Data under study START

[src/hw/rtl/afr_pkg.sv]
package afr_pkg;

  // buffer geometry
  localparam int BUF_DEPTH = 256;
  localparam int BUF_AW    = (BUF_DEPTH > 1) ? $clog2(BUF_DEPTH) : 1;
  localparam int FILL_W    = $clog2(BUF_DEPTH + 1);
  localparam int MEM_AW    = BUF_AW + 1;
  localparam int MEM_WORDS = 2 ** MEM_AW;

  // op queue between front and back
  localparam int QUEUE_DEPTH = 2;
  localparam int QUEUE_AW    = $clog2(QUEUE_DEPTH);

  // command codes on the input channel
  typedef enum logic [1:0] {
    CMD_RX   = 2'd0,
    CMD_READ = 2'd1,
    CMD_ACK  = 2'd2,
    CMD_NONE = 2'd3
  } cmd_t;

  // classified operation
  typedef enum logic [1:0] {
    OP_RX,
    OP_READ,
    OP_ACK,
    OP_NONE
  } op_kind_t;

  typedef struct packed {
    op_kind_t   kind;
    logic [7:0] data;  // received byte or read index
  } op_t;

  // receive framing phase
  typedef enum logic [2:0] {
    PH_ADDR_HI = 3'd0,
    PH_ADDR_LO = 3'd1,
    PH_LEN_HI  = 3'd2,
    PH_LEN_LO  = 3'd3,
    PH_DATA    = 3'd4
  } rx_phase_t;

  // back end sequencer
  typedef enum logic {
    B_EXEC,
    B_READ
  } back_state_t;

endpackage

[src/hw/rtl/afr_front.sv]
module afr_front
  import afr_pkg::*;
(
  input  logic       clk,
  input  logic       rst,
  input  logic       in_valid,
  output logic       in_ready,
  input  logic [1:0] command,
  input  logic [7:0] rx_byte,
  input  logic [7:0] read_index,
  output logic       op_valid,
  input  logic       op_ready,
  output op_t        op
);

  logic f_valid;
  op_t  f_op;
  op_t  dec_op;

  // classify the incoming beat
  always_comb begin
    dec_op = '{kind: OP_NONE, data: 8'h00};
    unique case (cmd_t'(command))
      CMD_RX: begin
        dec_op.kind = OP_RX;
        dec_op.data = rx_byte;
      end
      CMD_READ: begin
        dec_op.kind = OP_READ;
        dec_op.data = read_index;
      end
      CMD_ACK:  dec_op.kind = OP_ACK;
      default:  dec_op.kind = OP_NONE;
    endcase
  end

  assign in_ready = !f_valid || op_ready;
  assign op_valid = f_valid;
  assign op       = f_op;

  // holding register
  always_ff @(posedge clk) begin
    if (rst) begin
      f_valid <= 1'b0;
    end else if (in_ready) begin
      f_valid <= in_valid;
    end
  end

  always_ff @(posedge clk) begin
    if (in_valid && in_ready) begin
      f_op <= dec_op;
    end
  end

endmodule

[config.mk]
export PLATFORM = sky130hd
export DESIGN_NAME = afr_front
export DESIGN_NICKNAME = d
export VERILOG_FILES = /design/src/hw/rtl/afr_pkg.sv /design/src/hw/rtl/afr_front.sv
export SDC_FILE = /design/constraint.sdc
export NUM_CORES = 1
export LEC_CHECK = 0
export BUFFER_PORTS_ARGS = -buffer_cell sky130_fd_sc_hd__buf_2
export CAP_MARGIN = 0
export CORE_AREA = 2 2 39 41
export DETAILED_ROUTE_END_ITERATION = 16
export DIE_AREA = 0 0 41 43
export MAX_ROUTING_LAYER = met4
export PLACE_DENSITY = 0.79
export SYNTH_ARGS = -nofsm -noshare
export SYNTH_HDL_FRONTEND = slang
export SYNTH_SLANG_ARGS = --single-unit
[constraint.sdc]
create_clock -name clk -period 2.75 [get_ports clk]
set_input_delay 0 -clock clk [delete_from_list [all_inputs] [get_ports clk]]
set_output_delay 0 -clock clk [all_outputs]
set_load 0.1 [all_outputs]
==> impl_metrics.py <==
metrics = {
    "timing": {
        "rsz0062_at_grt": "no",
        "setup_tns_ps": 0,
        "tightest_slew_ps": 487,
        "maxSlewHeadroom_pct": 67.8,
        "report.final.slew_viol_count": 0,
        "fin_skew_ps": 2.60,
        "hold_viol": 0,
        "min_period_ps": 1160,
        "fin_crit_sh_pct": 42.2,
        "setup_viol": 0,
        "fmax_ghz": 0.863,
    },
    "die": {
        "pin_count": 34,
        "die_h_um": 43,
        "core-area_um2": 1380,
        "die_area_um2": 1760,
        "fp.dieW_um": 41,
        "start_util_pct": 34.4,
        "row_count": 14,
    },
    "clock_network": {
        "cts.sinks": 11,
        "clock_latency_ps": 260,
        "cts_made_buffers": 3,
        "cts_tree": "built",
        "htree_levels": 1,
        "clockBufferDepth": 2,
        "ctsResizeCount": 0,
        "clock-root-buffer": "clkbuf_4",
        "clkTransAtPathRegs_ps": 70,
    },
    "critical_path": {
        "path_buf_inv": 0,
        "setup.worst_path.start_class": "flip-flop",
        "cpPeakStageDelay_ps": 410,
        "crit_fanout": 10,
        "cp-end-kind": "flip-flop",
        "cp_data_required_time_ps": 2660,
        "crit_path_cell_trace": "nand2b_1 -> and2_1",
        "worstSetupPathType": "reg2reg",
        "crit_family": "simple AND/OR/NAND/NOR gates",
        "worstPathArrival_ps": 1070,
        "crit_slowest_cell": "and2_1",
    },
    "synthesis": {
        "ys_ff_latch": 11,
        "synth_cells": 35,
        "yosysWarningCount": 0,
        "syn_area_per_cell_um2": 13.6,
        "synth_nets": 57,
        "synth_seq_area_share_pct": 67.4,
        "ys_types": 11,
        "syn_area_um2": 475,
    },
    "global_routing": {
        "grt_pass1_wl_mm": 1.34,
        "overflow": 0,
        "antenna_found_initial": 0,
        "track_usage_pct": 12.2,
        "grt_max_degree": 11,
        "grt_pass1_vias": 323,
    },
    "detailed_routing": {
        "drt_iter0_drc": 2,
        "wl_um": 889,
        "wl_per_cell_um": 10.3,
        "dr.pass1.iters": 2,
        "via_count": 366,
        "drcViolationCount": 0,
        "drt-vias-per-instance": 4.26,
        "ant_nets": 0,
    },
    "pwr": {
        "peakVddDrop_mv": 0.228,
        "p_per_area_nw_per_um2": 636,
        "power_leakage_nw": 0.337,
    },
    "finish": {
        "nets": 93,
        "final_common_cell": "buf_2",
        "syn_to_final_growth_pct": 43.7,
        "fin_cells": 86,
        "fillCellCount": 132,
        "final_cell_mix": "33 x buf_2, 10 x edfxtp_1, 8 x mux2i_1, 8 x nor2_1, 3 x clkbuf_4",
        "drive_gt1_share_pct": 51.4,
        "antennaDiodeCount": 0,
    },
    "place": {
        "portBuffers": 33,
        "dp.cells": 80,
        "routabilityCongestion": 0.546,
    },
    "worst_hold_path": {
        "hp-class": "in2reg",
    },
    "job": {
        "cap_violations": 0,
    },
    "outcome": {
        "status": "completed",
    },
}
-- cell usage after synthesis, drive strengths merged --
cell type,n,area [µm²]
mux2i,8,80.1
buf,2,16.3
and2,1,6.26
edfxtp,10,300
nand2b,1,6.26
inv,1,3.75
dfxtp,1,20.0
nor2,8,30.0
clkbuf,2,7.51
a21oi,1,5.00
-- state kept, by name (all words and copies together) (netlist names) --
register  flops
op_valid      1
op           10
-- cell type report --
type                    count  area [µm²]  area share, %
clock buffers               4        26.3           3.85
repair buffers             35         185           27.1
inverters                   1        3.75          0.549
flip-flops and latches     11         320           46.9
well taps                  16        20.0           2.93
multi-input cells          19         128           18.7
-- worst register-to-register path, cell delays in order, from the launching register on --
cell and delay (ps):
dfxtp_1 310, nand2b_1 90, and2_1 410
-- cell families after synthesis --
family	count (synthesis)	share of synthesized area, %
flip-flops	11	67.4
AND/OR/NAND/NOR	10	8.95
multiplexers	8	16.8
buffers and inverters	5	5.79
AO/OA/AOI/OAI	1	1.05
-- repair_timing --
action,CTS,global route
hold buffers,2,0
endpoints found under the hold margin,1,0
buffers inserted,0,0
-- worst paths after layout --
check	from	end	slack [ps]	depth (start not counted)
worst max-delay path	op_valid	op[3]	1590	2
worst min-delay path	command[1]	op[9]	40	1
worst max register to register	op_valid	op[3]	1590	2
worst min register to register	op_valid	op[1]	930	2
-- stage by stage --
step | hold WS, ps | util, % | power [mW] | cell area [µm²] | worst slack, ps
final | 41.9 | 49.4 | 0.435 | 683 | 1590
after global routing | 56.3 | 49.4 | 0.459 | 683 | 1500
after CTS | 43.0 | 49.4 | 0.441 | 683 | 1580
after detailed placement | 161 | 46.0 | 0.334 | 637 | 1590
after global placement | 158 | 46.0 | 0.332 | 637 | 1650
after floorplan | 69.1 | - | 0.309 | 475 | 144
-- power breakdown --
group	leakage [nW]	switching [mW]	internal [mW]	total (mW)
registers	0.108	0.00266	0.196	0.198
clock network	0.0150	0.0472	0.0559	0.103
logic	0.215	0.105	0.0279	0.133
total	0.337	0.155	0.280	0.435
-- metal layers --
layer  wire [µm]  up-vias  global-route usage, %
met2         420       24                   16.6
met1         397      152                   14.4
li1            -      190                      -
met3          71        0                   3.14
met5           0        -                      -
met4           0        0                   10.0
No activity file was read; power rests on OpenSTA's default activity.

Data under study END

> **Task to carry out**
How many lines in the records hold the string "flops"? Reply with the number only.

> **Written response**
3